**TASK TO CARRY OUT:**
Wherever the word "rejected" appears in a line of the data, that line should be copied.
* * *
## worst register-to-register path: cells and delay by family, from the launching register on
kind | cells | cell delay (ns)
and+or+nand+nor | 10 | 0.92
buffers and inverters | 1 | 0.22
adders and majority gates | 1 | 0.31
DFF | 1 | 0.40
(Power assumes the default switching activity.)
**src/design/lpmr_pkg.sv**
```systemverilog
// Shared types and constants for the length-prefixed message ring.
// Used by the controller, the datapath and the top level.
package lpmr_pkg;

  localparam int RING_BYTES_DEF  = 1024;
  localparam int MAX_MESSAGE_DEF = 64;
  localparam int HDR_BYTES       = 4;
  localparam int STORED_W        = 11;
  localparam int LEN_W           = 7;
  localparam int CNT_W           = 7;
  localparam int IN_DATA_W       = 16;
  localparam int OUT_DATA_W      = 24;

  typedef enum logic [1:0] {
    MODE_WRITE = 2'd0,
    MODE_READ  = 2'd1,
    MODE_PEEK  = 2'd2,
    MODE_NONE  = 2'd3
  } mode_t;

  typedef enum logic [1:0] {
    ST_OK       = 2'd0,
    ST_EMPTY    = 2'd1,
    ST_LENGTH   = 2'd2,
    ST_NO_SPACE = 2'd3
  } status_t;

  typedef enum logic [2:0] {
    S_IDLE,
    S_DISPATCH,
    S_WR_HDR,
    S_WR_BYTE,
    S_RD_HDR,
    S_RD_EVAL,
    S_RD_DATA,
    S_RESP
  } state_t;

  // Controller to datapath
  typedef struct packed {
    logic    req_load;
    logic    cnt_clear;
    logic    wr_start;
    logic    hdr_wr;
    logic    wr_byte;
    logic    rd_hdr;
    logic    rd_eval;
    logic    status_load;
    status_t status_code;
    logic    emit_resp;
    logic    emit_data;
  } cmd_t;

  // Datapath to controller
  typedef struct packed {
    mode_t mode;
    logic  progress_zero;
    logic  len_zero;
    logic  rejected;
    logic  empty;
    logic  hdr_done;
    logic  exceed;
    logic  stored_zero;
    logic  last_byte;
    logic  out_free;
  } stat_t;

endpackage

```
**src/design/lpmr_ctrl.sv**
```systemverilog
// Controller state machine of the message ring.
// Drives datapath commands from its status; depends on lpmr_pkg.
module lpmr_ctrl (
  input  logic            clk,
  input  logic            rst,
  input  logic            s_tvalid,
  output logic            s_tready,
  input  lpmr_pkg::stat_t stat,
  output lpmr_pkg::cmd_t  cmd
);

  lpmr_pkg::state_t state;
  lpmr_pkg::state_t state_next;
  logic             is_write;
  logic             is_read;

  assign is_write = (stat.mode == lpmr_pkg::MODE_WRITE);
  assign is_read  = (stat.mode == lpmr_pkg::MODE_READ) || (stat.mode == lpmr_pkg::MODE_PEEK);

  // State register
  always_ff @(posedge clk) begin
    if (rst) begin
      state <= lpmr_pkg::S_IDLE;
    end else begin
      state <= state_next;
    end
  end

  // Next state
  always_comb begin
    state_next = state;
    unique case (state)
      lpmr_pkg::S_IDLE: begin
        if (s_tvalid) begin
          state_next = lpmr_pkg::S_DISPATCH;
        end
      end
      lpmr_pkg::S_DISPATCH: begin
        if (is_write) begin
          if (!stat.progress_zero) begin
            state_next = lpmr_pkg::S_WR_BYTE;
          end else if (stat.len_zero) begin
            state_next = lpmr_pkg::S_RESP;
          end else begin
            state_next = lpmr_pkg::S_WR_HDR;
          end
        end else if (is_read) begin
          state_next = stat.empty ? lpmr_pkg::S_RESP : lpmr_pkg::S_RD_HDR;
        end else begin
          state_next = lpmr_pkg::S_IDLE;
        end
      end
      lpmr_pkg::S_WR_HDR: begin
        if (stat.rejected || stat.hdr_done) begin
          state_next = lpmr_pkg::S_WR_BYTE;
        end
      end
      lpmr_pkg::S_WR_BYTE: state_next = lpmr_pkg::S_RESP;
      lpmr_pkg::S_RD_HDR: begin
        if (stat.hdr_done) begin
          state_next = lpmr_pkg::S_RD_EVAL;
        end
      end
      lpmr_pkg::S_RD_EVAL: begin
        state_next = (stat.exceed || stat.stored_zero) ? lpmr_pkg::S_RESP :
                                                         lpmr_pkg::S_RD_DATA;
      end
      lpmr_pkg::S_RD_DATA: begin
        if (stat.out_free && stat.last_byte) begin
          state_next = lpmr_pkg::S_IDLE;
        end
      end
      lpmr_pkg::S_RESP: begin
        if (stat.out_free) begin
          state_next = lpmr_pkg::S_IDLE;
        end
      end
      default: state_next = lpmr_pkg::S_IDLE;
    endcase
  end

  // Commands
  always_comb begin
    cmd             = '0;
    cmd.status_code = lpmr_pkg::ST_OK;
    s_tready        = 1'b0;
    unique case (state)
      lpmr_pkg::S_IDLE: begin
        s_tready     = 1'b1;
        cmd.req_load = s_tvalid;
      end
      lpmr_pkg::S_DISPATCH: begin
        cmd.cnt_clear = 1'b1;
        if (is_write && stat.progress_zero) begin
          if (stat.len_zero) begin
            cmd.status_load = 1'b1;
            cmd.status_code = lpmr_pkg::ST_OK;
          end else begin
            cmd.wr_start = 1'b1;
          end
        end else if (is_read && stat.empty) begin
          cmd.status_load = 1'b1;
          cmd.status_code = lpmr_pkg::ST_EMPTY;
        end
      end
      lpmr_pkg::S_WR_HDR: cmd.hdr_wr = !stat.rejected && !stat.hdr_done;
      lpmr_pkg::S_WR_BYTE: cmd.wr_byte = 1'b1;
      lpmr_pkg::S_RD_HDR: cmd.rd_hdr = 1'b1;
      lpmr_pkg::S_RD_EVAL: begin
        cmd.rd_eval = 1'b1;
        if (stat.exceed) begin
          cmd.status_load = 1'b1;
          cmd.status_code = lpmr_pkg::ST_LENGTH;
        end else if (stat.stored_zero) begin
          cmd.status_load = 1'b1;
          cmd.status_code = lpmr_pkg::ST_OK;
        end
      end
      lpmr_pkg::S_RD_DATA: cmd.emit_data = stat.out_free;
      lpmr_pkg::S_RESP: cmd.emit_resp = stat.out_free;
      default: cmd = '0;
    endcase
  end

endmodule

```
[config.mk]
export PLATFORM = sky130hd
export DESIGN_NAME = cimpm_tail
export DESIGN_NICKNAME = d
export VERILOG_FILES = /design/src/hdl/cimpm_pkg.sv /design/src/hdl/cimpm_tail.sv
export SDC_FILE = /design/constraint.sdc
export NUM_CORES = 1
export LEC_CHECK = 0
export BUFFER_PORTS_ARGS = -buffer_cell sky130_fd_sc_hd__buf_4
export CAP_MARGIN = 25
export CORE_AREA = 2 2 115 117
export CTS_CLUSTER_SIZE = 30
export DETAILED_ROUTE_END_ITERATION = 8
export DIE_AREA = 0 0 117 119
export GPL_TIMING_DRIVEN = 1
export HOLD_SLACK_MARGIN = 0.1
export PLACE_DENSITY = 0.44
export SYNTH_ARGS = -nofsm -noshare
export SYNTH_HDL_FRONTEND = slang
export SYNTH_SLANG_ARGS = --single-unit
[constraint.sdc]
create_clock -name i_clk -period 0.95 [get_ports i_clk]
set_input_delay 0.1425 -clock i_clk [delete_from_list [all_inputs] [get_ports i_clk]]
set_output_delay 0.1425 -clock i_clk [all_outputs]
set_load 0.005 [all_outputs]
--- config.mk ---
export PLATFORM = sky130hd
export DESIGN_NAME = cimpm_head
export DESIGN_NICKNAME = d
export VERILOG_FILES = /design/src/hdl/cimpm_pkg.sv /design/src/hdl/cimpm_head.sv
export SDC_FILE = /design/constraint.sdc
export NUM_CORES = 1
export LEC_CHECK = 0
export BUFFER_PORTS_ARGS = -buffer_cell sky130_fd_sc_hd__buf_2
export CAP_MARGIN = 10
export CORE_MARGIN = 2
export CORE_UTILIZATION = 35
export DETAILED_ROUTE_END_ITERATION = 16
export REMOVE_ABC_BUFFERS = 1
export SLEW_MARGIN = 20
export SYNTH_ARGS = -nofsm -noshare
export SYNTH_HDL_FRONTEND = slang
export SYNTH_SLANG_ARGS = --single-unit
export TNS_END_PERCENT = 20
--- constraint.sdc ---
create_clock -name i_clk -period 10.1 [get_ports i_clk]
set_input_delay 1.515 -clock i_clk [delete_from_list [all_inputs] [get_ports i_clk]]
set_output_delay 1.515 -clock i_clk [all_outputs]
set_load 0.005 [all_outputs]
* * *
**SOLVED EXERCISE:**
    logic  rejected;
        if (stat.rejected || stat.hdr_done) begin
      lpmr_pkg::S_WR_HDR: cmd.hdr_wr = !stat.rejected && !stat.hdr_done;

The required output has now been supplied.